O primeiro estudo científico moderno que apontou os benefícios do vinho foi o de Framingham Heart, nos Estados Unidos, que teve excepcional importância porque é ao mesmo tempo o mais prolongado e um dos mais amplos estudos epidemiológicos já realizados. Ele começou em 1948 com o recrutamento de 5 mil pessoas entre 30 e 62 anos na cidade de Framingham, perto de Boston, Massachusetts, e continua sendo feito 60 anos depois. Todo ano os sobreviventes e alguns de seus filhos e netos passam por um exame médico e preenchem extensos questionários que detalham cada aspecto de seu estilo de vida, para tentar localizar os fatores do risco para doença cardíaca e derrame. Foi a partir desse estudo que os cientistas encontraram evidências de fatos que hoje consideramos estabelecidos. A pressão sanguínea alta, os altos níveis de colesterol, fumar, a obesidade, a diabetes e a falta de exercício aumentam o risco de infarto e, por extensão, de uma morte prematura. E no início dos anos 1970 o estudo Framingham mostrou pela primeira vez de maneira conclusiva que o consumo moderado de álcool era bom para as pessoas. Quem bebia sofria 56% menos mortes de doença coronariana do que quem não bebia. "Moderado" significa uma ou duas doses-padrão por dia. Mas "bebida" em uma cidade pequena da costa leste dos Estados Unidos provavelmente significará cerveja ou aguardente --e como chegamos daí ao vinho tinto?
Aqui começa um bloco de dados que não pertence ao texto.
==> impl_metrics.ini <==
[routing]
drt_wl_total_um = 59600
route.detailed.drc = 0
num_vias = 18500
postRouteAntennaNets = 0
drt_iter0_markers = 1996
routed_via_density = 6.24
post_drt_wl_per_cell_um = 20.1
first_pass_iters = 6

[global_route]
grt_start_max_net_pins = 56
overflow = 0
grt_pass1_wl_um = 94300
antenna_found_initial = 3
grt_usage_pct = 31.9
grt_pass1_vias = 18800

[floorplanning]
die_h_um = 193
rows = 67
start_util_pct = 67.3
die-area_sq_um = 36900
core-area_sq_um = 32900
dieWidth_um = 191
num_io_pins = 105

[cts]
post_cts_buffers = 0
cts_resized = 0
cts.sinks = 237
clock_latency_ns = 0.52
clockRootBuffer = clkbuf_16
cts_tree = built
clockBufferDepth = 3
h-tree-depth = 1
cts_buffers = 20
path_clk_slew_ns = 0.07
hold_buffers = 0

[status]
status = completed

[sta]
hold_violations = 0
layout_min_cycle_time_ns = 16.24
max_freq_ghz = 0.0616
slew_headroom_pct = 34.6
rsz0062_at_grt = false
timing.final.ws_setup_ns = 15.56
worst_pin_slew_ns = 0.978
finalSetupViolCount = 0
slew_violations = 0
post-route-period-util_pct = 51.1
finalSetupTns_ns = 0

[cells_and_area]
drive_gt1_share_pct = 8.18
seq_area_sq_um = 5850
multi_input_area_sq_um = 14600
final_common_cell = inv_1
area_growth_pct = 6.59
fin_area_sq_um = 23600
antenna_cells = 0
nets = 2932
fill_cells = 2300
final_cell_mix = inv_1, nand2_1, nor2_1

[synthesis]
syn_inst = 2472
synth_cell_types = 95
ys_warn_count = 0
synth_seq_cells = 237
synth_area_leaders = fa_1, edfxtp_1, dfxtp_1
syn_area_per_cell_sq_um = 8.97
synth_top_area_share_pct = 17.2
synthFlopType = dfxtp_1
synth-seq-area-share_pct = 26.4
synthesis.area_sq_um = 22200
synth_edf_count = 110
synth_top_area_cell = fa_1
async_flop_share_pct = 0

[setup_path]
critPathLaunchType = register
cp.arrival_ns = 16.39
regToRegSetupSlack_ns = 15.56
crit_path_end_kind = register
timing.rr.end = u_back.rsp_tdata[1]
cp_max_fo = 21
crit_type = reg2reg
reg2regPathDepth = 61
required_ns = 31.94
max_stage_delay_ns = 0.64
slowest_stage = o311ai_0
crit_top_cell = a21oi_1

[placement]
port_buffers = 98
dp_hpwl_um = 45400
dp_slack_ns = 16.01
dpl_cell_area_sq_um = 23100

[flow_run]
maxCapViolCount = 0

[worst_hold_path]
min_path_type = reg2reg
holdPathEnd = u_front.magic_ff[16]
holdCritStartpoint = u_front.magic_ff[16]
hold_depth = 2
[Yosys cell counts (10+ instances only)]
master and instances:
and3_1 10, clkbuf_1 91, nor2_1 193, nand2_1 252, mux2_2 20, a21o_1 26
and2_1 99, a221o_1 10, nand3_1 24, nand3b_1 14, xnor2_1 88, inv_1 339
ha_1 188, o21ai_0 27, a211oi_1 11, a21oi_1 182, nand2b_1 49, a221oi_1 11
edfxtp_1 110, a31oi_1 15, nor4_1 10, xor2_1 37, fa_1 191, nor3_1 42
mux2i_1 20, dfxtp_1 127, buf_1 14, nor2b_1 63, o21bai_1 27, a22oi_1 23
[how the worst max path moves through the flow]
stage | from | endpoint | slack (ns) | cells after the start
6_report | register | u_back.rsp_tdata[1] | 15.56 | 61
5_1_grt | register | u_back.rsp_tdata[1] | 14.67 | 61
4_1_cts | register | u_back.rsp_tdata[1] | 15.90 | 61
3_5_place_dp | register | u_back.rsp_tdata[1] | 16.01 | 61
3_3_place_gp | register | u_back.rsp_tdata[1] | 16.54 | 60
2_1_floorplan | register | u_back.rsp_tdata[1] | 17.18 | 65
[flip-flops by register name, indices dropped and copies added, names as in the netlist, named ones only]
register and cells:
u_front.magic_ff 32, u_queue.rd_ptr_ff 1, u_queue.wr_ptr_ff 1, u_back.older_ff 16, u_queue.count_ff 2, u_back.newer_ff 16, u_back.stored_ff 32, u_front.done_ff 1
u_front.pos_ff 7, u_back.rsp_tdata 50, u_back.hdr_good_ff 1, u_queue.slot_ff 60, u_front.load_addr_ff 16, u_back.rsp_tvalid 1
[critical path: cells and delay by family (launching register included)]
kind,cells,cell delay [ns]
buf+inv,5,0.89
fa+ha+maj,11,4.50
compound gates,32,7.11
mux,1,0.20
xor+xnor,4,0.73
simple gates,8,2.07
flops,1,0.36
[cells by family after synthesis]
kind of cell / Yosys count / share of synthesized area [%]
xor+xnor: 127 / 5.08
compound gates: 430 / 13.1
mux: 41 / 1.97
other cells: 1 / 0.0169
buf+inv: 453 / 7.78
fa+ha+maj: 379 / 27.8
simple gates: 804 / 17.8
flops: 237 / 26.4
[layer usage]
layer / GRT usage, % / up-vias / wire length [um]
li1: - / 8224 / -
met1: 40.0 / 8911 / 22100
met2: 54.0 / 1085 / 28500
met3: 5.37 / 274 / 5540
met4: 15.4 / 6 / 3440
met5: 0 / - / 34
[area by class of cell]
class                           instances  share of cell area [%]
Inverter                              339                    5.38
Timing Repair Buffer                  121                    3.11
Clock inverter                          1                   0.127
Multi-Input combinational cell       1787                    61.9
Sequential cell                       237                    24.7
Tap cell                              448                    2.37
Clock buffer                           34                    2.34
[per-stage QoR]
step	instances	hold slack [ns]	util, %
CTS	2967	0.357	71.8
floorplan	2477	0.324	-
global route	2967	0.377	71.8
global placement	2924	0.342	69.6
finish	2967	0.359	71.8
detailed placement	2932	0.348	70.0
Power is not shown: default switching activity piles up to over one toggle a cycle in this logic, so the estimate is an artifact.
### config.mk
export PLATFORM = sky130hd
export DESIGN_NAME = uart_baud_divisor_select_flat
export DESIGN_NICKNAME = d
export VERILOG_FILES = /design/src/sv/ubds_pkg.sv /design/src/sv/ubds_if.sv /design/src/sv/uart_baud_divisor_select.sv /design/src/flat_wrapper.sv
export SDC_FILE = /design/constraint.sdc
export NUM_CORES = 1
export LEC_CHECK = 0
export BUFFER_PORTS_ARGS = -buffer_cell sky130_fd_sc_hd__buf_2
export CAP_MARGIN = 20
export CORE_MARGIN = 5
export CORE_UTILIZATION = 54
export CTS_BUF_LIST = sky130_fd_sc_hd__clkbuf_2
export CTS_CLUSTER_SIZE = 25
export DETAILED_ROUTE_END_ITERATION = 7
export GPL_TIMING_DRIVEN = 1
export HOLD_SLACK_MARGIN = 0.05
export PLACE_DENSITY = 0.7
export SLEW_MARGIN = 20
export SYNTH_ARGS = -nofsm -noshare
export SYNTH_HDL_FRONTEND = slang
export SYNTH_SLANG_ARGS = --single-unit
### constraint.sdc
create_clock -name clock -period 7.25 [get_ports clock]
set_clock_uncertainty 0.2 [all_clocks]
set_input_delay 1.0875 -clock clock [delete_from_list [all_inputs] [get_ports clock]]
set_output_delay 1.0875 -clock clock [all_outputs]
set_load 0.005 [all_outputs]
### src/sv/ubds_pkg.sv
// ============================================================================
// ubds_pkg
// Shared types and fixed widths for the UART baud divisor selector.
// ============================================================================
package ubds_pkg;

   // Fixed field widths
   localparam int BAUD_BITS     = 20;
   localparam int CLOCK_BITS    = 32;
   localparam int ERROR_BITS    = 32;

   // Oversampling ratios as shift amounts: 16 for normal, 8 for double speed
   localparam int NORMAL_SHIFT  = 4;
   localparam int DOUBLE_SHIFT  = 3;

   // Divisor is baud times 16 at most
   localparam int DVSR_BITS     = BAUD_BITS + NORMAL_SHIFT;

   // One quotient bit per divider step
   localparam int STEP_BITS     = $clog2(CLOCK_BITS);
   localparam logic [STEP_BITS-1:0] STEP_LAST = STEP_BITS'(CLOCK_BITS - 1);

   // Sequencer states
   typedef enum logic [3:0] {
      ST_IDLE = 4'b0001,
      ST_DIV  = 4'b0010,
      ST_FIN  = 4'b0100,
      ST_SEL  = 4'b1000
   } state_type;

   // Outcome of one oversampling ratio
   typedef struct packed {
      logic                  usable;
      logic [DVSR_BITS-1:0]  err;
      logic [CLOCK_BITS-1:0] value;
   } cand_type;

endpackage

### src/sv/ubds_if.sv
// ============================================================================
// ubds_if
// Valid/ready channels for the baud divisor selector: request and response.
// ============================================================================
interface ubds_req_if
   import ubds_pkg::*;
   ();
   logic                  valid;
   logic                  ready;
   logic [BAUD_BITS-1:0]  baud_rate;
   logic [CLOCK_BITS-1:0] clock_frequency;

   modport source (output valid, output baud_rate, output clock_frequency, input ready);
   modport sink   (input valid, input baud_rate, input clock_frequency, output ready);
endinterface

interface ubds_rsp_if
   import ubds_pkg::*;
   #(parameter int DIVISOR_BITS = 12)
   ();
   logic                    valid;
   logic                    ready;
   logic [DIVISOR_BITS-1:0] divisor_value;
   logic                    double_speed;
   logic [ERROR_BITS-1:0]   rate_error;
   logic                    out_of_range;
   logic                    invalid_request;

   modport source (output valid, output divisor_value, output double_speed,
                   output rate_error, output out_of_range, output invalid_request,
                   input ready);
   modport sink   (input valid, input divisor_value, input double_speed,
                   input rate_error, input out_of_range, input invalid_request,
                   output ready);
endinterface

### src/sv/uart_baud_divisor_select.sv
// ============================================================================
// uart_baud_divisor_select
// Picks the UART divisor and oversampling mode (16 or 8) with the smaller
// rounding error for a requested baud rate and clock frequency.
// ============================================================================
//
//  channel   direction  payload
//  --------  ---------  -------------------------------------------------------
//  req_bus   in         baud_rate[19:0], clock_frequency[31:0]
//  rsp_bus   out        divisor_value, double_speed, rate_error[31:0],
//                       out_of_range, invalid_request
//
//  After a request is accepted, a restoring divider produces one quotient
//  bit per cycle, 32 steps for each ratio; each ratio is then rounded, and
//  a selection state picks the response.
//  req_bus.ready is high only while the sequencer is idle.
//  The response sits in an output register; a new request is accepted while
//  it waits, and only the final selection holds until the register is free.
//  Synchronous active-high reset clears the sequencer and the response valid.
//
module uart_baud_divisor_select
   import ubds_pkg::*;
   #(parameter int DIVISOR_BITS = 12)
   (
   input  logic       clock,
   input  logic       reset,
   ubds_req_if.sink   req_bus,
   ubds_rsp_if.source rsp_bus
   );

   localparam int DVSR_EXT = DVSR_BITS + 1;

   // Sequencer
   state_type             state_ff, state_in;
   logic [STEP_BITS-1:0]  step_ff, step_in;
   logic                  pass_ff, pass_in;

   // Operands and divider datapath
   logic [BAUD_BITS-1:0]  baud_ff, baud_in;
   logic [CLOCK_BITS-1:0] clock_ff, clock_in;
   logic [DVSR_BITS-1:0]  dvsr_ff, dvsr_in;
   logic [DVSR_BITS-1:0]  rem_ff, rem_in;
   logic [CLOCK_BITS-1:0] quo_ff, quo_in;

   // Candidates
   cand_type              norm_ff, norm_in;
   cand_type              dbl_ff, dbl_in;

   // Response register
   logic                    rsp_valid_ff, rsp_valid_in;
   logic [DIVISOR_BITS-1:0] div_ff, div_in;
   logic                    dspd_ff, dspd_in;
   logic [ERROR_BITS-1:0]   err_ff, err_in;
   logic                    oor_ff, oor_in;
   logic                    inv_ff, inv_in;

   // Shared divider step and rounding
   logic [DVSR_EXT-1:0]   rem_shift;
   logic [DVSR_EXT:0]     diff;
   logic                  ge;
   logic                  round_up;
   cand_type              cand;

   // Selection
   logic [DVSR_EXT-1:0]   key_norm;
   logic [DVSR_EXT-1:0]   key_dbl;
   logic                  pick_dbl;
   cand_type              chosen;
   logic                  sat;

   // One restoring division step
   always_comb begin
      rem_shift = {rem_ff, quo_ff[CLOCK_BITS-1]};
      diff      = {1'b0, rem_shift} - {2'b00, dvsr_ff};
      ge        = !diff[DVSR_EXT];
   end

   // Round the finished quotient and form the candidate
   always_comb begin
      round_up    = rem_ff > (dvsr_ff >> 1);
      cand.usable = (dvsr_ff != '0) && (quo_ff != '0);
      cand.err    = round_up ? (dvsr_ff - rem_ff) : rem_ff;
      cand.value  = round_up ? quo_ff : (quo_ff - CLOCK_BITS'(1));
   end

   // Compare the two candidates; unusable ones count as maximal error
   always_comb begin
      key_norm = norm_ff.usable ? {1'b0, norm_ff.err} : '1;
      key_dbl  = dbl_ff.usable ? {1'b0, dbl_ff.err} : '1;
      pick_dbl = key_norm > key_dbl;
      chosen   = pick_dbl ? dbl_ff : norm_ff;
      sat      = |chosen.value[CLOCK_BITS-1:DIVISOR_BITS];
   end

   // Next-state logic
   always_comb begin
      state_in     = state_ff;
      step_in      = step_ff;
      pass_in      = pass_ff;
      baud_in      = baud_ff;
      clock_in     = clock_ff;
      dvsr_in      = dvsr_ff;
      rem_in       = rem_ff;
      quo_in       = quo_ff;
      norm_in      = norm_ff;
      dbl_in       = dbl_ff;
      rsp_valid_in = rsp_valid_ff && !rsp_bus.ready;
      div_in       = div_ff;
      dspd_in      = dspd_ff;
      err_in       = err_ff;
      oor_in       = oor_ff;
      inv_in       = inv_ff;

      case (state_ff)
         ST_IDLE: begin
            // Load the request and start the normal-speed division
            if (req_bus.valid) begin
               baud_in  = req_bus.baud_rate;
               clock_in = req_bus.clock_frequency;
               dvsr_in  = DVSR_BITS'(req_bus.baud_rate) << NORMAL_SHIFT;
               rem_in   = '0;
               quo_in   = req_bus.clock_frequency;
               step_in  = '0;
               pass_in  = 1'b0;
               state_in = ST_DIV;
            end
         end
         ST_DIV: begin
            // Shift in one dividend bit, subtract when it fits
            rem_in  = ge ? diff[DVSR_BITS-1:0] : rem_shift[DVSR_BITS-1:0];
            quo_in  = {quo_ff[CLOCK_BITS-2:0], ge};
            step_in = step_ff + STEP_BITS'(1);
            if (step_ff == STEP_LAST) begin
               state_in = ST_FIN;
            end
         end
         ST_FIN: begin
            // Store the candidate; rerun the divider for double speed once
            if (!pass_ff) begin
               norm_in  = cand;
               dvsr_in  = DVSR_BITS'(baud_ff) << DOUBLE_SHIFT;
               rem_in   = '0;
               quo_in   = clock_ff;
               step_in  = '0;
               pass_in  = 1'b1;
               state_in = ST_DIV;
            end else begin
               dbl_in   = cand;
               state_in = ST_SEL;
            end
         end
         ST_SEL: begin
            // Hold until the response register is free, then load it
            if (!rsp_valid_ff || rsp_bus.ready) begin
               rsp_valid_in = 1'b1;
               if (!norm_ff.usable && !dbl_ff.usable) begin
                  div_in  = '0;
                  dspd_in = 1'b0;
                  err_in  = '1;
                  oor_in  = 1'b0;
                  inv_in  = 1'b1;
               end else begin
                  div_in  = sat ? '1 : chosen.value[DIVISOR_BITS-1:0];
                  dspd_in = pick_dbl;
                  err_in  = ERROR_BITS'(chosen.err);
                  oor_in  = sat;
                  inv_in  = 1'b0;
               end
               state_in = ST_IDLE;
            end
         end
         default: begin
            state_in = ST_IDLE;
         end
      endcase
   end

   // Control registers
   always_ff @(posedge clock) begin
      if (reset) begin
         state_ff     <= ST_IDLE;
         rsp_valid_ff <= 1'b0;
      end else begin
         state_ff     <= state_in;
         rsp_valid_ff <= rsp_valid_in;
      end
   end

   // Datapath registers
   always_ff @(posedge clock) begin
      step_ff  <= step_in;
      pass_ff  <= pass_in;
      baud_ff  <= baud_in;
      clock_ff <= clock_in;
      dvsr_ff  <= dvsr_in;
      rem_ff   <= rem_in;
      quo_ff   <= quo_in;
      norm_ff  <= norm_in;
      dbl_ff   <= dbl_in;
      div_ff   <= div_in;
      dspd_ff  <= dspd_in;
      err_ff   <= err_in;
      oor_ff   <= oor_in;
      inv_ff   <= inv_in;
   end

   // Drive the channels
   assign req_bus.ready           = (state_ff == ST_IDLE);
   assign rsp_bus.valid           = rsp_valid_ff;
   assign rsp_bus.divisor_value   = div_ff;
   assign rsp_bus.double_speed    = dspd_ff;
   assign rsp_bus.rate_error      = err_ff;
   assign rsp_bus.out_of_range    = oor_ff;
   assign rsp_bus.invalid_request = inv_ff;

endmodule

### src/flat_wrapper.sv
// flat-port wrapper written by rule: the top's interface ports become plain ports
module uart_baud_divisor_select_flat import ubds_pkg::*;
#(parameter int DIVISOR_BITS = 12)
  (clock, reset, req_bus_valid, req_bus_baud_rate, req_bus_clock_frequency, req_bus_ready, rsp_bus_valid, rsp_bus_divisor_value, rsp_bus_double_speed, rsp_bus_rate_error, rsp_bus_out_of_range, rsp_bus_invalid_request, rsp_bus_ready);
  ubds_req_if req_bus_i ();
  ubds_rsp_if #(.DIVISOR_BITS(DIVISOR_BITS)) rsp_bus_i ();
  input  logic clock;
  input  logic reset;
  input wire logic [$bits(req_bus_i.valid)-1:0] req_bus_valid;
  input wire logic [$bits(req_bus_i.baud_rate)-1:0] req_bus_baud_rate;
  input wire logic [$bits(req_bus_i.clock_frequency)-1:0] req_bus_clock_frequency;
  output wire logic [$bits(req_bus_i.ready)-1:0] req_bus_ready;
  output wire logic [$bits(rsp_bus_i.valid)-1:0] rsp_bus_valid;
  output wire logic [$bits(rsp_bus_i.divisor_value)-1:0] rsp_bus_divisor_value;
  output wire logic [$bits(rsp_bus_i.double_speed)-1:0] rsp_bus_double_speed;
  output wire logic [$bits(rsp_bus_i.rate_error)-1:0] rsp_bus_rate_error;
  output wire logic [$bits(rsp_bus_i.out_of_range)-1:0] rsp_bus_out_of_range;
  output wire logic [$bits(rsp_bus_i.invalid_request)-1:0] rsp_bus_invalid_request;
  input wire logic [$bits(rsp_bus_i.ready)-1:0] rsp_bus_ready;
  assign req_bus_i.valid = req_bus_valid;
  assign req_bus_i.baud_rate = req_bus_baud_rate;
  assign req_bus_i.clock_frequency = req_bus_clock_frequency;
  assign req_bus_ready = req_bus_i.ready;
  assign rsp_bus_valid = rsp_bus_i.valid;
  assign rsp_bus_divisor_value = rsp_bus_i.divisor_value;
  assign rsp_bus_double_speed = rsp_bus_i.double_speed;
  assign rsp_bus_rate_error = rsp_bus_i.rate_error;
  assign rsp_bus_out_of_range = rsp_bus_i.out_of_range;
  assign rsp_bus_invalid_request = rsp_bus_i.invalid_request;
  assign rsp_bus_i.ready = rsp_bus_ready;
  uart_baud_divisor_select #(.DIVISOR_BITS(DIVISOR_BITS)) u_core (.clock(clock), .reset(reset), .req_bus(req_bus_i), .rsp_bus(rsp_bus_i));
endmodule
Na década de 1980 os pesquisadores começavam a falar no chamado paradoxo francês. Dados demográficos pareciam mostrar que, apesar de ingerirem muito mais creme de leite, manteiga, queijo e outras gorduras saturadas "insalubres" - quatro vezes mais manteiga por pessoa do que os americanos--, os franceses tinham apenas um terço do índice norte-americano de morte por doença coronariana. Em 1991, o famoso programa de atualidades dos EUA "60 Minutes" salientou isso e citou estudos científicos indicando que talvez o alto consumo de vinho tinto na França --os franceses bebem quase cinco vezes mais vinho que os americanos-- fosse a chave do paradoxo. Esse programa de tevê desencadeou o maior boom na indústria vinícola americana: o consumo de vinho tinto saltou 50% quase do dia para a noite; mas ainda não sabemos se houve uma queda correspondente no número de mortes por infarto.

Naturalmente, há os que ainda discordam da tese. Alguns estudos mostraram --sacrilégio-- que pode ser o próprio álcool que inibe a doença cardíaca, e que uma lata de cerveja ou uma dose de vodca barata podem ser tão boas quanto uma taça do legendário Domaine de la Romanée-Conti 1934. Outros contestam os dados e afirmam que mais recentemente os índices de doença cardíaca na França têm se igualado aos de seus vizinhos. A França fica na verdade atrás de países como Itália, Espanha e até a Noruega, onde se bebe schnapps, na lista de longevidade da Organização Mundial de Saúde, e os homens franceses morrem mais jovens do que os de qualquer outro país europeu, mas a indústria de vinhos não vai me agradecer por divulgar essa anomalia.

Também foi indicado que outros países, como o Japão, têm índices ainda menores de doença cardíaca que a França, mas quase não consome vinho. E, talvez, se é que há um paradoxo, isso se deva a algo totalmente diferente: os franceses se demoram mais nas refeições e fazem delas uma ocasião mais social. Eles têm mais respeito por ingredientes frescos e compram menos comida industrializada, comem mais moderadamente e têm menor probabilidade de ser obesos, não consomem tanto açúcar ou gordura animal (em oposição aos laticínios), bebem muita água e caminham bastante. Tudo o que podemos dizer é que o júri ainda não decidiu se existe mesmo um Paradoxo Francês.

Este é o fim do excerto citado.